Unico had identified Salt Lake City as an undervalued market in the prior investment cycle, yet well located acquisition opportunities remained scarce. We were particularly interested in participating in the tailwinds offered by recent investments made in transit, retail, and residential that were creating an urbanization trend clearly playing out elsewhere in the country. The challenges we met in this complex user-sale included working through terms for the seller’s leaseback of about 40% of the tower building; synthesizing incomplete and sometimes inaccurate information provided by a non-investor seller; de-risking the lease-up and solving an under-parked ratio; and identifying multiple execution paths for the soon-to-be-vacated data center property.
Working in our favor was the reputation we had built through our previous transactions with Qwest Communications, which merged with CenturyLink in 2010.
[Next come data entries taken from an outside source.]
$ cat src/rtl/ptmr_pkg.sv
package ptmr_pkg;

    localparam int DATA_W    = 32;
    localparam int ADDR_W    = 5;
    localparam int PRESC_W   = 8;
    localparam int PRESC_LSB = 8;
    localparam int WSEL_W    = ADDR_W - 2;

    localparam logic [WSEL_W-1:0] W_LOAD  = 3'd0;
    localparam logic [WSEL_W-1:0] W_COUNT = 3'd1;
    localparam logic [WSEL_W-1:0] W_CTRL  = 3'd2;
    localparam logic [WSEL_W-1:0] W_STAT  = 3'd3;

    typedef struct packed {
        logic [PRESC_W-1:0] presc;
        logic               irq_en;
        logic               reload;
        logic               enable;
    } ctrl_t;

    typedef struct packed {
        logic load;
        logic count;
        logic ctrl;
        logic stat;
    } wr_dec_t;

    function automatic ctrl_t ctrl_unpack(input logic [DATA_W-1:0] w);
        ctrl_t c;
        c.enable = w[0];
        c.reload = w[1];
        c.irq_en = w[2];
        c.presc  = w[PRESC_LSB +: PRESC_W];
        return c;
    endfunction

    function automatic logic [DATA_W-1:0] ctrl_pack(input ctrl_t c);
        logic [DATA_W-1:0] w;
        w = '0;
        w[0] = c.enable;
        w[1] = c.reload;
        w[2] = c.irq_en;
        w[PRESC_LSB +: PRESC_W] = c.presc;
        return w;
    endfunction

endpackage

$ cat src/rtl/ptmr_prescaler.sv
module ptmr_prescaler #(
    parameter int W = ptmr_pkg::PRESC_W
) (
    input  logic         clk,
    input  logic         rst,
    input  logic         run,
    input  logic         restart,
    input  logic [W-1:0] div,
    output logic         tick
);
    logic [W-1:0] phase_q;

    // >= keeps the divider safe if P is lowered mid-period
    assign tick = run && !restart && (phase_q >= div);

    always_ff @(posedge clk) begin
        if (rst || restart || !run) begin
            phase_q <= '0;
        end else if (tick) begin
            phase_q <= '0;
        end else begin
            phase_q <= phase_q + 1'b1;
        end
    end

    // with a nonzero divider, two ticks never come back to back
    assert_tick_spacing_R3: assert property (@(posedge clk) disable iff (rst)
        (tick && div != '0) |=> (!tick || div == '0));

    // a restart always clears the phase
    assert_restart_phase_R3: assert property (@(posedge clk) disable iff (rst)
        restart |=> (phase_q == '0));

endmodule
Unfazed by the job ahead, Unico approached the seller and was able to secure the investment. Working in our favor was the reputation we had built through our previous transactions with Qwest Communications, which merged with CenturyLink in 2010. The acquisition started off well prior to close, as we struck a lease deal – during due diligence – with the University of Utah to occupy much of the tower vacancy. At the same time, we looked to the data center project as a solution to secure parking while also soliciting offers from land developers who were offering prices in excess of our allocated value. Today, the office tower is on pace to stabilize at a 10% yield on cost with almost full credit tenancy while the data center building is held at $30/sf, or 35% below comparable land sale trades when valued solely for the underlying ground.